### [PROBLEM REQUIREMENTS]
Below are some records. How many of their lines contain the string "global"? Answer with the number alone.

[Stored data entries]
^^^^^^^^^^^^^^^^
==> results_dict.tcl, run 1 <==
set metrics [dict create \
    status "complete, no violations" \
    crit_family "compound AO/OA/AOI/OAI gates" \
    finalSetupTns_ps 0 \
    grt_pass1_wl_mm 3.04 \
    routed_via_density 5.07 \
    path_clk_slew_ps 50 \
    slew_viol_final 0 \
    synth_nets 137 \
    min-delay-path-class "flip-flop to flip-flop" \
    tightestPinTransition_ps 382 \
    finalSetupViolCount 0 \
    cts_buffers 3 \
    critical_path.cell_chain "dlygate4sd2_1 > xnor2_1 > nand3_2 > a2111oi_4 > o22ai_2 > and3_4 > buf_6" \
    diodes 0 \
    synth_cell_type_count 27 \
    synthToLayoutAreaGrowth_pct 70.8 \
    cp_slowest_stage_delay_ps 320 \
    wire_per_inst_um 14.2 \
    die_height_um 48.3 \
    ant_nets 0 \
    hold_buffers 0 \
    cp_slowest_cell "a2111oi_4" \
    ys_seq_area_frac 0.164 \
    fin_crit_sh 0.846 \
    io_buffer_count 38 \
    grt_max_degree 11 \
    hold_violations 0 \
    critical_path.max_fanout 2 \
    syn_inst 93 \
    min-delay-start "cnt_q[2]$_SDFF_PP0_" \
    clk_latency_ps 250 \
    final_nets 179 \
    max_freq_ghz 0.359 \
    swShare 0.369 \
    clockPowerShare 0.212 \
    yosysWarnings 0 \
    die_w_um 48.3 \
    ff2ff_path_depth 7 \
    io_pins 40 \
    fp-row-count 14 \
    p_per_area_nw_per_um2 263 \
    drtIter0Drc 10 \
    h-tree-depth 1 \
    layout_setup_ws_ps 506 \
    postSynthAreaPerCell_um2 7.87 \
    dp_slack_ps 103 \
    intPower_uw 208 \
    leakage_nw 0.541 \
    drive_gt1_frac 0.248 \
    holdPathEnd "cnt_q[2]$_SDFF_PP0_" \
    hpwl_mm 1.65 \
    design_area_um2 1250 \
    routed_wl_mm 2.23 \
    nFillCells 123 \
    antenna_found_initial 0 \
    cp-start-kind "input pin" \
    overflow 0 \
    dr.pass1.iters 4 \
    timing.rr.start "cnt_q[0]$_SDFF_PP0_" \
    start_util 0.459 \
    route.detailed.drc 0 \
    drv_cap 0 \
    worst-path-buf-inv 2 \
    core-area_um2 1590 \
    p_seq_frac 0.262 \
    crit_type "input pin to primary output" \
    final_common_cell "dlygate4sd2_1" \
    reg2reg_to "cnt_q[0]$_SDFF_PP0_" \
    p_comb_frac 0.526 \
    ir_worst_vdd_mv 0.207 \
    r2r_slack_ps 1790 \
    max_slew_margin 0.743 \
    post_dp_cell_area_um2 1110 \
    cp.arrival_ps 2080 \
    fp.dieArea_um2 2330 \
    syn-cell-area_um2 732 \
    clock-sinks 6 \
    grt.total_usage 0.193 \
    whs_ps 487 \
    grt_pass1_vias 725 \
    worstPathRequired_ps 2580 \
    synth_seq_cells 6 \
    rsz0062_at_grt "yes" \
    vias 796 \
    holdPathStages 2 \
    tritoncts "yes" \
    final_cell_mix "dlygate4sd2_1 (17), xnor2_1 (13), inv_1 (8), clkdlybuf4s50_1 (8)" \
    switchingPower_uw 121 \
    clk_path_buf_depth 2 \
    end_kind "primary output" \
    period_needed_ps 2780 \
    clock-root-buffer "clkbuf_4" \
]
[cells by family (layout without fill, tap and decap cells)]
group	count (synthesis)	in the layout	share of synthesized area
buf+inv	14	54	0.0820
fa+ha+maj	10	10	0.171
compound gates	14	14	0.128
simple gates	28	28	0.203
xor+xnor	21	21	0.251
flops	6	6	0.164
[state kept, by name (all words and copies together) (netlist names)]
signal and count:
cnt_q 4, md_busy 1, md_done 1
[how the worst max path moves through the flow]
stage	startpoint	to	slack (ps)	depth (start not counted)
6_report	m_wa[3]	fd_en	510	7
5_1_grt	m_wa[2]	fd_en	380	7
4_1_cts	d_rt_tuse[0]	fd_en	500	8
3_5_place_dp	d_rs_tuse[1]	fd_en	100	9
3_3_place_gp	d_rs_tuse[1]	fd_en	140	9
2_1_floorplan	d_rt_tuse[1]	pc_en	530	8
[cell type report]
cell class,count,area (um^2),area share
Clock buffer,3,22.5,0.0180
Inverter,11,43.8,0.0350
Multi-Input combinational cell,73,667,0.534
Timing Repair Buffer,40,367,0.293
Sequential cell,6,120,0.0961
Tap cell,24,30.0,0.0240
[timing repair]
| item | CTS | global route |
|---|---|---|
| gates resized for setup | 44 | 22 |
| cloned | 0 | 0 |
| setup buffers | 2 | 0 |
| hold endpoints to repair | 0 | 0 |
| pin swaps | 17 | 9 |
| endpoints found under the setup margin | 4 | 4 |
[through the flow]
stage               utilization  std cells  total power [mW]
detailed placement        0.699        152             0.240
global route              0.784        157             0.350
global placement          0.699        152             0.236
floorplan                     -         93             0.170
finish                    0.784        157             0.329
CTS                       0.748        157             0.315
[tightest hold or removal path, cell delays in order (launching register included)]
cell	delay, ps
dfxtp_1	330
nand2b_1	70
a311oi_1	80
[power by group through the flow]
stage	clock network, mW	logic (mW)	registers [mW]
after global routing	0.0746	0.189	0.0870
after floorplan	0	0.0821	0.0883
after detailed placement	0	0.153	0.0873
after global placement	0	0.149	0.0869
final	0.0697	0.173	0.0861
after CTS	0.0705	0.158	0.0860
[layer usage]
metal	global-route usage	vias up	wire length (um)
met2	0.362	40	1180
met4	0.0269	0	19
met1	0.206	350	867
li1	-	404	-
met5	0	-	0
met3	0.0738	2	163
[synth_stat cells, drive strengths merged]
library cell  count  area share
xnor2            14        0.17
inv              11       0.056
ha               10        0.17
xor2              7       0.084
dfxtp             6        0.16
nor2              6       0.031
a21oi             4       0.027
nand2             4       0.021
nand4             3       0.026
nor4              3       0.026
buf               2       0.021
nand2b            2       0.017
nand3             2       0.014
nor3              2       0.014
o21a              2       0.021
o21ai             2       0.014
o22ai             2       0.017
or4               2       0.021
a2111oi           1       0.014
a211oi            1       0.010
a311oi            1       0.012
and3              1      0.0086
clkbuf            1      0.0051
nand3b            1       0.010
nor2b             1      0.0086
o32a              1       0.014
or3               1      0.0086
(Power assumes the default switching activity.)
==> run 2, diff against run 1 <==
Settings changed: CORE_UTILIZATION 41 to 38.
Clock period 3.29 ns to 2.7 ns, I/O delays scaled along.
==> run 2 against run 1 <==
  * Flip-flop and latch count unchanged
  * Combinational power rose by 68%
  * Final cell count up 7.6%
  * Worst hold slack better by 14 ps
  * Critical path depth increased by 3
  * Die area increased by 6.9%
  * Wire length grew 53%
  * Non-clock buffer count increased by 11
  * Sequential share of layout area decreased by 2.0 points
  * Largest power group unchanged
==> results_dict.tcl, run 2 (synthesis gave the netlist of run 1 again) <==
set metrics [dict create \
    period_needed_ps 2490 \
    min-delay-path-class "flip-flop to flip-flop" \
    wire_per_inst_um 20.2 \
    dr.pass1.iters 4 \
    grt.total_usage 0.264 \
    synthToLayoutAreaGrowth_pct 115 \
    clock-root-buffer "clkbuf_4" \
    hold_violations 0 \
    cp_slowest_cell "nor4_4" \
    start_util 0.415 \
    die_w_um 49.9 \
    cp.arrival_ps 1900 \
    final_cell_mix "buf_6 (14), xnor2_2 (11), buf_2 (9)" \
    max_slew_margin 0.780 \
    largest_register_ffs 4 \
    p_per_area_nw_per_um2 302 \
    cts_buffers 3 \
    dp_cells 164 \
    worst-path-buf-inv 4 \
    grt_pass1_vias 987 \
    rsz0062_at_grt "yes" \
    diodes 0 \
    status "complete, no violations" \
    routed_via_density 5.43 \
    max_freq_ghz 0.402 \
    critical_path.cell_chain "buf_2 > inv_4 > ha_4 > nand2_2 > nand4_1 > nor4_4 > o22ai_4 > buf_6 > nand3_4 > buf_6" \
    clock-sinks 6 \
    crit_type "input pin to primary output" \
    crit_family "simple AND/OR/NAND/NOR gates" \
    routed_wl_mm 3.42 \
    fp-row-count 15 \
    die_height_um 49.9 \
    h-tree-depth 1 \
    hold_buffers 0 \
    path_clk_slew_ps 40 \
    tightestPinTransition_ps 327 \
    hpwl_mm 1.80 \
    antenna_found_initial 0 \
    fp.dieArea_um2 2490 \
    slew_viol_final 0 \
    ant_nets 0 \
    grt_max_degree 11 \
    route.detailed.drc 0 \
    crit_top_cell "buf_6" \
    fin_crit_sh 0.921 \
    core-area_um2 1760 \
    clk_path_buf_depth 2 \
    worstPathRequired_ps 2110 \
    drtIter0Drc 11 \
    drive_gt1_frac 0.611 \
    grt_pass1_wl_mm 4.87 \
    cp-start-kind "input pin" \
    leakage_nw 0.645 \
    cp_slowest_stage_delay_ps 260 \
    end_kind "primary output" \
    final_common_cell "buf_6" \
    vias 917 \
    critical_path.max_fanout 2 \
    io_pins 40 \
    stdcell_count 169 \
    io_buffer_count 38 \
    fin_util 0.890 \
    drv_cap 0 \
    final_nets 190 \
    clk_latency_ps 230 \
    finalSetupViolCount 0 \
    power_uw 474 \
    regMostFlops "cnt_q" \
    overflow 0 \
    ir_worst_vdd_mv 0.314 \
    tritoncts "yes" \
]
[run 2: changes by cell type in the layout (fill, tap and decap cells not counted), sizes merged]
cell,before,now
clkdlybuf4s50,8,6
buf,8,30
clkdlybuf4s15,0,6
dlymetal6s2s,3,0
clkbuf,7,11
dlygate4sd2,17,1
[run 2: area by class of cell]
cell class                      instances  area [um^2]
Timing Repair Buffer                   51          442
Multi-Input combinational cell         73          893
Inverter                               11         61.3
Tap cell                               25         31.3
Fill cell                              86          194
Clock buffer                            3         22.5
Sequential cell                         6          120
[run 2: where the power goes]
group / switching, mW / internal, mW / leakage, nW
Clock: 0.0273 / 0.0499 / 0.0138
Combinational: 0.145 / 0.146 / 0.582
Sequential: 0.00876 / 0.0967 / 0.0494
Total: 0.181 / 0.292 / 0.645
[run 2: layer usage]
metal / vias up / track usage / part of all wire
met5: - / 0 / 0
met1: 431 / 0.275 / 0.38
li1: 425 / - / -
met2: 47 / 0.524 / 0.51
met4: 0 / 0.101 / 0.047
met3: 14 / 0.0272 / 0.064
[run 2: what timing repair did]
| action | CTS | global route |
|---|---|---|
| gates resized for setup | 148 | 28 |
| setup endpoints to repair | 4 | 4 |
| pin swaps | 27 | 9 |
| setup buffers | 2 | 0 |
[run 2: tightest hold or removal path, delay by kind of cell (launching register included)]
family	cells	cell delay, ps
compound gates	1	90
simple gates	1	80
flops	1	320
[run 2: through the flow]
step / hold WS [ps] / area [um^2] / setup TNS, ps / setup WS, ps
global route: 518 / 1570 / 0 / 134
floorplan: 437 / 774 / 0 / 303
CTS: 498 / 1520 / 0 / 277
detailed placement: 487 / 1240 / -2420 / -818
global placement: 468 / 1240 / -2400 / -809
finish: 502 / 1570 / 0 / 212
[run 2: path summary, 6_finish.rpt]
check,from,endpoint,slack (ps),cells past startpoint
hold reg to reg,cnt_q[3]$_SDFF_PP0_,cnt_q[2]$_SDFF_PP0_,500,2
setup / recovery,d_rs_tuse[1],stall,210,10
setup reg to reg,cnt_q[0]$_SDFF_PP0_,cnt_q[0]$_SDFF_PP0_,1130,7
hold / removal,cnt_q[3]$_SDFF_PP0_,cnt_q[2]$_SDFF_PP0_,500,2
^^^^^^^^^^^^^^^^
### [SOLUTION TO THIS EXERCISE]
9